- Genre: Comedy drama
- Directed by: Tim Kirkby
- Starring: Toby Jones; Erin Kellyman; Joni Ayton-Kent; Luwam Teklizgi; Danny Kirrane; Dino Kelly; Marcia Warren; Claire Rushbrook; Jo Hartley;
- Country of origin: United Kingdom
- Original language: English
- No. of series: 1
- No. of episodes: 6

Production
- Production company: Sister Pictures

Original release
- Network: BBC Two
- Release: 9 April – 14 May 2019

= Don't Forget the Driver =

British television series

Don't Forget the Driver is a 2019 BBC Two comedy series, co-created and co-written by Tim Crouch and Toby Jones, in which Jones also stars alongside Erin Kellyman.
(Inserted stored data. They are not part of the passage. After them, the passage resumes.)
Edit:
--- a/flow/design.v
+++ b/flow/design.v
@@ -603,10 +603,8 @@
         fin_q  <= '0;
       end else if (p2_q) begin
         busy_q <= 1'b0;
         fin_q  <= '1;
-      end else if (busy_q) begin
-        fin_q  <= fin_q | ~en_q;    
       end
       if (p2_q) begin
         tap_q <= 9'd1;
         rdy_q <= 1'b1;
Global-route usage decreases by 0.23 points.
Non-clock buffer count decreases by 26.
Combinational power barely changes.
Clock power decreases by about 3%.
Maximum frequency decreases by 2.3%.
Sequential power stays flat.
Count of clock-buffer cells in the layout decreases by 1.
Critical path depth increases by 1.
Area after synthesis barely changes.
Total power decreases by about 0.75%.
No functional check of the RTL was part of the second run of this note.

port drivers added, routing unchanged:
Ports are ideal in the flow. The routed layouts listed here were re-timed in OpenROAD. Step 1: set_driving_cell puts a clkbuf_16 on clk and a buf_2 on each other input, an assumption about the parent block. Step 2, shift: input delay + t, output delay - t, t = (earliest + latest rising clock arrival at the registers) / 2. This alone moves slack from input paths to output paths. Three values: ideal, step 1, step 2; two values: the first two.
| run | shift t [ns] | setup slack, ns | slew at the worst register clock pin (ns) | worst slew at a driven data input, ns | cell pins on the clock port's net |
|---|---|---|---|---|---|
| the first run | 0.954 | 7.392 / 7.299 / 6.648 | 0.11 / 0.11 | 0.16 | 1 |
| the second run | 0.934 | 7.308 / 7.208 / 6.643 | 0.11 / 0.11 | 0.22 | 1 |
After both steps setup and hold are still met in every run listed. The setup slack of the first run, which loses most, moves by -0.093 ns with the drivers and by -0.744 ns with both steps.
Source: an optimization exercise on an open RTL-to-GDS flow (aim: a short achievable clock period and few clock cycles per item). Production flows keep margins and buffers that such runs may drop. Function was checked by simulation only, so behaviour that the tests miss may differ from the original. No run shown here takes its clock network from TritonCTS; it comes from the design's own scripts or RTL. The flow treats the clock pin as an ideal source. Dropping or thinning the clock tree relies on that and would not hold on a real chip. Power and IR drop assume default switching activity.

File: design.v
package core_pkg;
  typedef logic [31:0] word_t;
  typedef logic [4:0]  reg_idx_t;
  typedef enum logic [6:0] {
    OP_IMM = 7'b0010011,   
    OP_REG = 7'b0110011    
  } opcode_e;
  typedef enum logic [2:0] {
    F3_ADD = 3'b000,
    F3_SLL = 3'b001,
    F3_SLT = 3'b010,
    F3_XOR = 3'b100,
    F3_SR  = 3'b101,   
    F3_OR  = 3'b110,
    F3_AND = 3'b111
  } funct3_e;
  typedef enum logic [3:0] {
    ALU_ADD,
    ALU_SUB,
    ALU_AND,
    ALU_OR,
    ALU_XOR,
    ALU_SLT,
    ALU_SLL,
    ALU_SRL
  } alu_op_e;
  typedef struct packed {
    logic [6:0] funct7;
    reg_idx_t   rs2;
    reg_idx_t   rs1;
    logic [2:0] funct3;
    reg_idx_t   rd;
    logic [6:0] opcode;
  } inst_fmt_t;
  typedef struct packed {
    alu_op_e  alu_op;
    logic     src2_is_imm;
    logic     wr_en;
    reg_idx_t rd;
    reg_idx_t rs1;
    reg_idx_t rs2;
    word_t    imm;
  } ctrl_t;
  typedef struct packed {
    logic     valid;
    reg_idx_t rd;
    word_t    data;
  } retire_t;
endpackage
A second series was commissioned by the BBC for broadcast in 2020, but was delayed and later cancelled due to the coronavirus pandemic. The show is produced by Sister Pictures and distributed by BBC Studios.

==Plot==
Set in Bognor Regis, Jones plays Pete Green, a depressed single father who works as a coach driver and discovers an asylum seeker after taking a coach party across the Channel.

==Cast==
- Toby Jones as Pete Green
- Erin Kellyman as Kayla Green
- Luwam Teklizgi as Rita
- Danny Kirrane as Squeaky Dave
- Joni Ayton-Kent as Bradley
- Dino Kelly as Lech
- Marcia Warren as Joy
- Claire Rushbrook as Fran
- Jo Hartley as Mel
- Bharti Patel as Manju

==Episodes==

| No. | Title | Directed by | Written by | Original release date | UK viewers (millions) |
|---|---|---|---|---|---|
| 1 | "Episode 1" | Tim Kirkby | Tim Crouch | 9 April 2019 | 2.66 |
| 2 | "Episode 2" | Tim Kirkby | Tim Crouch & Toby Jones | 16 April 2019 | 1.68 |
| 3 | "Episode 3" | Tim Kirkby | Tim Crouch & Toby Jones | 23 April 2019 | 1.48 |
| 4 | "Episode 4" | Tim Kirkby | Tim Crouch & Toby Jones | 30 April 2019 | 1.66 |
| 5 | "Episode 5" | Tim Kirkby | Tim Crouch & Toby Jones | 7 May 2019 | 1.47 |
| 6 | "Episode 6" | Tim Kirkby | Tim Crouch & Toby Jones | 14 May 2019 | 1.42 |

==Production==
For the role, Jones took Coach Driver Certificate of Professional Competence (CPC) lessons and failed his test twice, once for driving too fast and once for going too slowly. In January 2020, Don't Forget the Driver was renewed for a second series of six episodes. However this was cancelled by the BBC due to the COVID-19 pandemic a decision Jones described as “heartbreaking”.

==Broadcast==
The six-part series began airing in the UK on BBC Two at 10pm on 9 April 2019 and continued weekly. The series performed well in the 10pm slot attracting over 2.2 million viewers. The series was made available in its entirety on iPlayer on 9 April.

==Reception==
The show won the 2019 Venice TV Award for Best Comedy.